David Wasserman spends his days advising physician practices throughout Massachusetts on EHR implementations, value-based care, and compliance and coding. He's an advisor with the practice solutions and medical economics group at the Massachusetts Medical Society. Physicians Practice recently interviewed Wasserman to get his perspective on the EHR interoperability challenge and its impact on physician practices and patient care.
Leann says: A single-payer, Medicare for all health care system in the U.S. could support one, centralized EHR that all providers and patients utilize. It works well in Denmark.
Michael replies: Leann, a centralized EHR may not be the best design for cost, physician engagement, patient engagement, patient-directed exchange of health information, and most importantly, data security. Although it seems like the most direct answer to the interoperability question, the side effect of decreased data security and decreased transparency of where and who that data goes to becomes exponentially problematic. Other countries that have universal healthcare and have instituted some form of a centralized EHR are beginning to experience and realize the risks involved with such a system.
Cynthia says: I am all for a centralized system, [with] one place for all records and the patient uses one sign-on to access all their records. Every EHR today is basically built for billing and data mining used for time wasting reporting to the government, it does nothing to help provide better care for the patient. The best way to better care and lower cost is to get the government out of healthcare.
Leann replies: All evidence is against you. Countries with the longest life expectancy, and the lowest cost of healthcare, all have high government involvement.
R Kim replies: It may be that the only data gathered is that from the government in other countries, thus 'it' looks good. The government, in our country, already runs the military health systems, the VA and Indian Health Service. Having grown up in the IHS, it is very poorly ran. And, more importantly, natives have some of the worst health status among any group of people in our country. The government and insurance companies need to give healthcare back to the providers and keep it between the sacred privilege that we have with the patient.
Practices across the country have graded the health IT industry, and it's not a pretty result. In fact, the health IT industry will have to get its parents to sign its report card because its grade is that bad.

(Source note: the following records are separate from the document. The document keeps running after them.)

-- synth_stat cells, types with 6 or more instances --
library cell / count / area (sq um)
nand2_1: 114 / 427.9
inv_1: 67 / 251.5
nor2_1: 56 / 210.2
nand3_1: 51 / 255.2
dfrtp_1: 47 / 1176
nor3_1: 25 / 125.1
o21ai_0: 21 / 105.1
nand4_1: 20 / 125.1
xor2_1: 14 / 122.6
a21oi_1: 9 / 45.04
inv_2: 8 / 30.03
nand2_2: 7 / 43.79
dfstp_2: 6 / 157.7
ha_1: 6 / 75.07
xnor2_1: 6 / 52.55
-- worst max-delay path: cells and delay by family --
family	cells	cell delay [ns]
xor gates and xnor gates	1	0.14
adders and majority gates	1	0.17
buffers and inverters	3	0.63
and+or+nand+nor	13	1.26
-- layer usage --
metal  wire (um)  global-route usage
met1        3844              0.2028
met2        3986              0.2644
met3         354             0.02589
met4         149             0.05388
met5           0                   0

Nearly 75 percent of practices agree with former CMS Administrator Andy Slavitt, has failed because physicians do not like the technology they use for the most part. This is according this year's annual Physicians Practice Technology Survey, which looks at the usage of technology at the practice level from more than 500 (mostly independent) practices across the U.S.

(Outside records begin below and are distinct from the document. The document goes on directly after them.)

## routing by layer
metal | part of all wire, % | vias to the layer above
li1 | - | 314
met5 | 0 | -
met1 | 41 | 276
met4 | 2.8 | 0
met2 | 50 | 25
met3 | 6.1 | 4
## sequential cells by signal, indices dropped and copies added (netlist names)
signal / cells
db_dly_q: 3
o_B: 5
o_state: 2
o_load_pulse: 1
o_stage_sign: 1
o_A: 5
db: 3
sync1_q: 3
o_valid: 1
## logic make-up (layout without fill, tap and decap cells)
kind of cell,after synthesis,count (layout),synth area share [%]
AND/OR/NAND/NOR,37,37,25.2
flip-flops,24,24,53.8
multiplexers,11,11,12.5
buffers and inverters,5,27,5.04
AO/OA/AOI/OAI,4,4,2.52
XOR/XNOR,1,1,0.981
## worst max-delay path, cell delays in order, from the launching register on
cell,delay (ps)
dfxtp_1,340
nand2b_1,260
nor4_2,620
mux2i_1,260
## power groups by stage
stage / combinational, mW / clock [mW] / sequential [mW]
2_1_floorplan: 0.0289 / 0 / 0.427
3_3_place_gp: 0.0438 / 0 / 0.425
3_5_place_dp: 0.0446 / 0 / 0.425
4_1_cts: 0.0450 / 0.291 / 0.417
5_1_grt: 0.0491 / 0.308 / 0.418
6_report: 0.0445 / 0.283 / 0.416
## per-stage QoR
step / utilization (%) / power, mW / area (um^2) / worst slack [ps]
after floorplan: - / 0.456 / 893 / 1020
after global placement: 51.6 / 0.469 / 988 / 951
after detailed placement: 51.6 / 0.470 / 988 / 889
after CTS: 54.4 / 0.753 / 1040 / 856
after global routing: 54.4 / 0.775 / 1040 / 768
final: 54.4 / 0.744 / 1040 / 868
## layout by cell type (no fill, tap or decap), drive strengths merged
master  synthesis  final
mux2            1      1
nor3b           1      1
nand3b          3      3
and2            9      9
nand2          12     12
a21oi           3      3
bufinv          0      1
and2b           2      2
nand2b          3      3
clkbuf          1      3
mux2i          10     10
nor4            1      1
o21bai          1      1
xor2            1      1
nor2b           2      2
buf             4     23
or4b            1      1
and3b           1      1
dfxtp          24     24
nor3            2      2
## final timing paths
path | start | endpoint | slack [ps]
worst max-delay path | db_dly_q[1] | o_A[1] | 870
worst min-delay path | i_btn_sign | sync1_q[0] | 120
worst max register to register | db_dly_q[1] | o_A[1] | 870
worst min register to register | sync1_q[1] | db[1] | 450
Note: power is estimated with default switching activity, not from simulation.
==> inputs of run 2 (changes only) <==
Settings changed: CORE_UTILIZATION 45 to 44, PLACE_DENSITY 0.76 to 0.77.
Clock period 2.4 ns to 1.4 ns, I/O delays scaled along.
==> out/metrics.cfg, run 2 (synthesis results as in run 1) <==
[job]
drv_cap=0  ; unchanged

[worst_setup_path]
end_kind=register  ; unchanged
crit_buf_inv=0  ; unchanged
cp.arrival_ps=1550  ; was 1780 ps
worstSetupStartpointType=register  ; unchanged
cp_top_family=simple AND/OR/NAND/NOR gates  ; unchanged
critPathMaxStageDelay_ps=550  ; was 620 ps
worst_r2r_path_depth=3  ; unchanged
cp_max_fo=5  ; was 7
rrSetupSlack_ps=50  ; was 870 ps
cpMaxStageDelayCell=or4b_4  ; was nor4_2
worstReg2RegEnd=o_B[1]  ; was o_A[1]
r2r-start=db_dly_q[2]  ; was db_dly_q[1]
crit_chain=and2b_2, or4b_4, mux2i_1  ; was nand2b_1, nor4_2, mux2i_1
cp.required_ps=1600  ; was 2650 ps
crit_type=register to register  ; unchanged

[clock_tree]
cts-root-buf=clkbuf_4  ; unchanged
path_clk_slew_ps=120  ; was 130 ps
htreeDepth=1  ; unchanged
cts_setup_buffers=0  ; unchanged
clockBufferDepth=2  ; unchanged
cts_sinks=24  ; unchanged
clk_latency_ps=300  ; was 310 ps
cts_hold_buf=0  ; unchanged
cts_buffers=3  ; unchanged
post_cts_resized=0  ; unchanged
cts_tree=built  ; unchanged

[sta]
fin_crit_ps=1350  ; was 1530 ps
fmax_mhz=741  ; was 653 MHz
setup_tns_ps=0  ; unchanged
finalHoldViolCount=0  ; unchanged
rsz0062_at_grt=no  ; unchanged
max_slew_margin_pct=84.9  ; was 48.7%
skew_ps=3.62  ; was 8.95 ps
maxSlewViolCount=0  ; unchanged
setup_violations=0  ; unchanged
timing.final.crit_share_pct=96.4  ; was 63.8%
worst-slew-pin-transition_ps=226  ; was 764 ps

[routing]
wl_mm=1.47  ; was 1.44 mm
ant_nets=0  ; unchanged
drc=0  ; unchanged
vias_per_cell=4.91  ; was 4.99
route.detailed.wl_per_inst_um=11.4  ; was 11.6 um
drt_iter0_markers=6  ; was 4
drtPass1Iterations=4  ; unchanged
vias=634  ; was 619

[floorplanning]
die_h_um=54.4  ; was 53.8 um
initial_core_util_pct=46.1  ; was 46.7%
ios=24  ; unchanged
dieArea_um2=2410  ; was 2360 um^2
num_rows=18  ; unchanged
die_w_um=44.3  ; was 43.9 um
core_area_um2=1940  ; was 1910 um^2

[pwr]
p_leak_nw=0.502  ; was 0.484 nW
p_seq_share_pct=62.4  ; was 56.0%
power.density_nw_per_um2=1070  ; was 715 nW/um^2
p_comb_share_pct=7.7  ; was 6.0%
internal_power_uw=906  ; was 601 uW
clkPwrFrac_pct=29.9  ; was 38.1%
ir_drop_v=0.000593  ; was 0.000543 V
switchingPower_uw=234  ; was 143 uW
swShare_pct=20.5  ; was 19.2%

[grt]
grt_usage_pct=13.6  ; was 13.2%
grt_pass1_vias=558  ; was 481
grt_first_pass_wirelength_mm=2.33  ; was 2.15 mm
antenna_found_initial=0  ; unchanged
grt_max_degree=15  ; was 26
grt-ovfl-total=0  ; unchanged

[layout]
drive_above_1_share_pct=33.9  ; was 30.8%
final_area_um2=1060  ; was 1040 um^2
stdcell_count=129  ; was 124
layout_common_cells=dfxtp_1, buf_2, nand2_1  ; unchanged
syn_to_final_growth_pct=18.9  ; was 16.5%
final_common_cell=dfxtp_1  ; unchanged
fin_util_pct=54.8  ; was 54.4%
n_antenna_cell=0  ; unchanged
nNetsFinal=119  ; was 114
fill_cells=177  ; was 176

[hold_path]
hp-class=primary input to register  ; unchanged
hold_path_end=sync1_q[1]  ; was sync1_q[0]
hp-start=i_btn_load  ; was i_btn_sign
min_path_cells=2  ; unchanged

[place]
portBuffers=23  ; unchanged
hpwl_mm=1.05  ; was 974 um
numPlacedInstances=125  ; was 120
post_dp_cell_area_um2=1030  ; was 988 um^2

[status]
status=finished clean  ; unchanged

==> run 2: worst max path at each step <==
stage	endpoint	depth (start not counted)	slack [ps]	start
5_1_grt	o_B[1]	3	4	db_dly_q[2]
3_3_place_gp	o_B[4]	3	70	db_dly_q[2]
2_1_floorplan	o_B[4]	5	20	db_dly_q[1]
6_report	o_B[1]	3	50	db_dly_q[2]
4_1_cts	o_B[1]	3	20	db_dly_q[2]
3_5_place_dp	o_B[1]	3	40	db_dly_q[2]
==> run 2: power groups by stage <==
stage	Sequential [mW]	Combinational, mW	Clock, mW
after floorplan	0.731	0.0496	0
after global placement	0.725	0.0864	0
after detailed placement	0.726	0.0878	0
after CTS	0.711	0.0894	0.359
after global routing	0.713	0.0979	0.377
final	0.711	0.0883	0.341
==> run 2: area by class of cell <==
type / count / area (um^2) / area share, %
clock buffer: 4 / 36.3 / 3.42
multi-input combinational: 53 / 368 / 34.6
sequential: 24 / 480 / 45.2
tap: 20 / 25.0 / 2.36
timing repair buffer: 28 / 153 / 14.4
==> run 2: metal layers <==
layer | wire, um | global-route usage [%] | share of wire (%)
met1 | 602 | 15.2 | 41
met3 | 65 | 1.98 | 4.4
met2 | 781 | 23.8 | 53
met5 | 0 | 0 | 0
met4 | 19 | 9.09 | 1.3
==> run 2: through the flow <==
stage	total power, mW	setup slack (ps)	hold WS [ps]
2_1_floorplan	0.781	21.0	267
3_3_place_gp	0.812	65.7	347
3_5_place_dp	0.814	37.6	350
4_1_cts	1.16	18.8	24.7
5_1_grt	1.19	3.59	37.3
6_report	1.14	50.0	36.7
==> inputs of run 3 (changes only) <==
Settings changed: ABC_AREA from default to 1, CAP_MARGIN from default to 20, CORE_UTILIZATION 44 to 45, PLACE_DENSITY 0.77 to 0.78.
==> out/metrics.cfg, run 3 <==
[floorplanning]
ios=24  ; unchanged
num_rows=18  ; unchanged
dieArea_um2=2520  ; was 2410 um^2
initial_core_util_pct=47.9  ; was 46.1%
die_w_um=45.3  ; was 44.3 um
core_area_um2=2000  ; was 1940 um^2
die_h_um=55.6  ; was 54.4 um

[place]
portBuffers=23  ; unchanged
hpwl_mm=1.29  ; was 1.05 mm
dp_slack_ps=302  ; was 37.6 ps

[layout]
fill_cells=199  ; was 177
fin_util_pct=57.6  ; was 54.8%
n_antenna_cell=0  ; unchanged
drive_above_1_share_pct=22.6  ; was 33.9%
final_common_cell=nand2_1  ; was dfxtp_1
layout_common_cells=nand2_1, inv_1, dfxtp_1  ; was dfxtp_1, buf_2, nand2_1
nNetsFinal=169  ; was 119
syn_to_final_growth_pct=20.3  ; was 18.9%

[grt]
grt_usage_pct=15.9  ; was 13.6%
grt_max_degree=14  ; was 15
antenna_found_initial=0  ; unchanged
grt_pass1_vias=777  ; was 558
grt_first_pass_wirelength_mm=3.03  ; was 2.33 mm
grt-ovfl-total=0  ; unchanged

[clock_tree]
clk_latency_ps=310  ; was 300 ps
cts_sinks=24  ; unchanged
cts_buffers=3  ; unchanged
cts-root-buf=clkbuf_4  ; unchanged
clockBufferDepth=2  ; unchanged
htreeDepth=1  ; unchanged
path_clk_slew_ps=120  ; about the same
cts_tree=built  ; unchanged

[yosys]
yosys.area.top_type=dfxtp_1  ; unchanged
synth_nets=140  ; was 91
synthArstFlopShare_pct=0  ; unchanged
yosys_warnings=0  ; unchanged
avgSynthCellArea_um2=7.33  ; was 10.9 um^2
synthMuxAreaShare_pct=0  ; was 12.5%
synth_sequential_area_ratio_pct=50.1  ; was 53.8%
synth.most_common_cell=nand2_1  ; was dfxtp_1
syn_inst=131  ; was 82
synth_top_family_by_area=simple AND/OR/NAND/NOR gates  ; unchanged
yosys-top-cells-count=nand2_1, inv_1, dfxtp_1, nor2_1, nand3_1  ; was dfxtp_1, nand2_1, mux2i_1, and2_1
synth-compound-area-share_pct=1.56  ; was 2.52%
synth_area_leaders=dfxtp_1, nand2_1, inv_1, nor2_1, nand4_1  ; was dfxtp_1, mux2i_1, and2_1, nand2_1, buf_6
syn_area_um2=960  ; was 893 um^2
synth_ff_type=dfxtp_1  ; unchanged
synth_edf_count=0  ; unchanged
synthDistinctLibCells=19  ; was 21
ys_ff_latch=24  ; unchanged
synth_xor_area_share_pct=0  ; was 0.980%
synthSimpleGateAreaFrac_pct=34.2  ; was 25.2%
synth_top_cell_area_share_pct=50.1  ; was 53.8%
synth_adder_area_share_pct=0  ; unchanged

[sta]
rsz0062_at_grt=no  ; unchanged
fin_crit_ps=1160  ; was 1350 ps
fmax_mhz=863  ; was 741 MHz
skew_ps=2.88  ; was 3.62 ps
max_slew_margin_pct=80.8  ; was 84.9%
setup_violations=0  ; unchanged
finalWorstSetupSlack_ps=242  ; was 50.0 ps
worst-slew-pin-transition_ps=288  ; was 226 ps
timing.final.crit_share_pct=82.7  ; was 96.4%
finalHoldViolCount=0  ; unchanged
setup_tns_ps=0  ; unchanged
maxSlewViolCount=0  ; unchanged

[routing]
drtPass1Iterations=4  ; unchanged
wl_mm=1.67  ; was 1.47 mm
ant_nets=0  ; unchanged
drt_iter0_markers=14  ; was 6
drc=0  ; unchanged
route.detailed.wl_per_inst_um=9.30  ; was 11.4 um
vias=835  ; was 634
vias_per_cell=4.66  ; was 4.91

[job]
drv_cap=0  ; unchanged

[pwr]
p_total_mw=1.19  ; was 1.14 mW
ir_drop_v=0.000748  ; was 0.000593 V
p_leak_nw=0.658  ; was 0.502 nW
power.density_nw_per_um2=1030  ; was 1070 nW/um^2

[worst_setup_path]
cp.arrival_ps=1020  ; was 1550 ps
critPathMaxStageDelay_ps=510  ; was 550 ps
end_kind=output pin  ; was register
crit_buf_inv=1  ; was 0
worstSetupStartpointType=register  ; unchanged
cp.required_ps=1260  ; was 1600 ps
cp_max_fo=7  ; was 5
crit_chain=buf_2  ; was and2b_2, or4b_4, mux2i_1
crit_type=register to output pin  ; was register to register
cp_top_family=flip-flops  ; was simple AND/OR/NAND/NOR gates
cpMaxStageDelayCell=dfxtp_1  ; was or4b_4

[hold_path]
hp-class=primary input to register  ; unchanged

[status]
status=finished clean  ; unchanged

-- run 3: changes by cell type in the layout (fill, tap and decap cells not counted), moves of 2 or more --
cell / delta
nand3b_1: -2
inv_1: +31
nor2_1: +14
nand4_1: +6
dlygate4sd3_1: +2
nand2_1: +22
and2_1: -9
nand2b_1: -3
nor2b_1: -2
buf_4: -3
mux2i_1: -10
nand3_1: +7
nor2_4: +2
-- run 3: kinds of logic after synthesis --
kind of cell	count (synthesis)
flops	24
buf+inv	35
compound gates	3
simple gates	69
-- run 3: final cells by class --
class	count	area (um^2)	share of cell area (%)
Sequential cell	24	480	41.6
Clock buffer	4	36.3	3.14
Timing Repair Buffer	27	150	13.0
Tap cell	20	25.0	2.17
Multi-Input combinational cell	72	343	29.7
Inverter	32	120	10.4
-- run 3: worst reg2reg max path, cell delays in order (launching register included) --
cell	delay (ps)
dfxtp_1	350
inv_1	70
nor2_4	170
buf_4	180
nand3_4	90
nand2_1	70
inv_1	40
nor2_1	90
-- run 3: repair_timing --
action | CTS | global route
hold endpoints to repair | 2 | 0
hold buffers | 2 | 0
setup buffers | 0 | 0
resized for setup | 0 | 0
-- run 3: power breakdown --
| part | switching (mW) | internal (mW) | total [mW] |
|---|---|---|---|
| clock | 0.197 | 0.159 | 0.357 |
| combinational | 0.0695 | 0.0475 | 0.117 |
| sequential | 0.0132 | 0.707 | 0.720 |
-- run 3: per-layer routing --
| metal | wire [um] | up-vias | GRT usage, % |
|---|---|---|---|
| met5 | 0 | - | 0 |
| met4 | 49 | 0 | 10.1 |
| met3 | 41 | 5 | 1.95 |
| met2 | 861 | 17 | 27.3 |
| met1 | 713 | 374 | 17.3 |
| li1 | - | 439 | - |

Joanne says: I think it would be helpful to have a "lemon law" for EHR systems, because they are so expensive for practices to buy and many small practices don't have the expertise to make an informed choice before purchasing. When the practice realizes it has bought a bad system, it is too difficult and expensive to change to another system. There needs to be industry standards on what each system should include to make it relatively easy to learn and use, and the EHR companies need to be required to provide adequate support, including training of new employees as time goes on, instead of the practice having to pay for training of the inevitable new employees
Leon says: I don't think that the IT industry is mostly to blame. They were asked to produce, and we were goaded into buying and using systems that really were, and in many ways still are, in their infancies. The understanding of how to meaningfully reflect the patient-physician encounter in a database with a common protocol or language that can be viewed across systems has not been well developed. Imagine if Harry Truman had ordered the U.S. to send a ship to the moon by 1952. The technical and scientific knowledge was simply not developed at that point. Yet, this is what happened with EHRs. We were the guinea pigs for many mission failures. The Feds should simply lay off and let the technology develop. When it is ready, we won't need to be bribed into using it.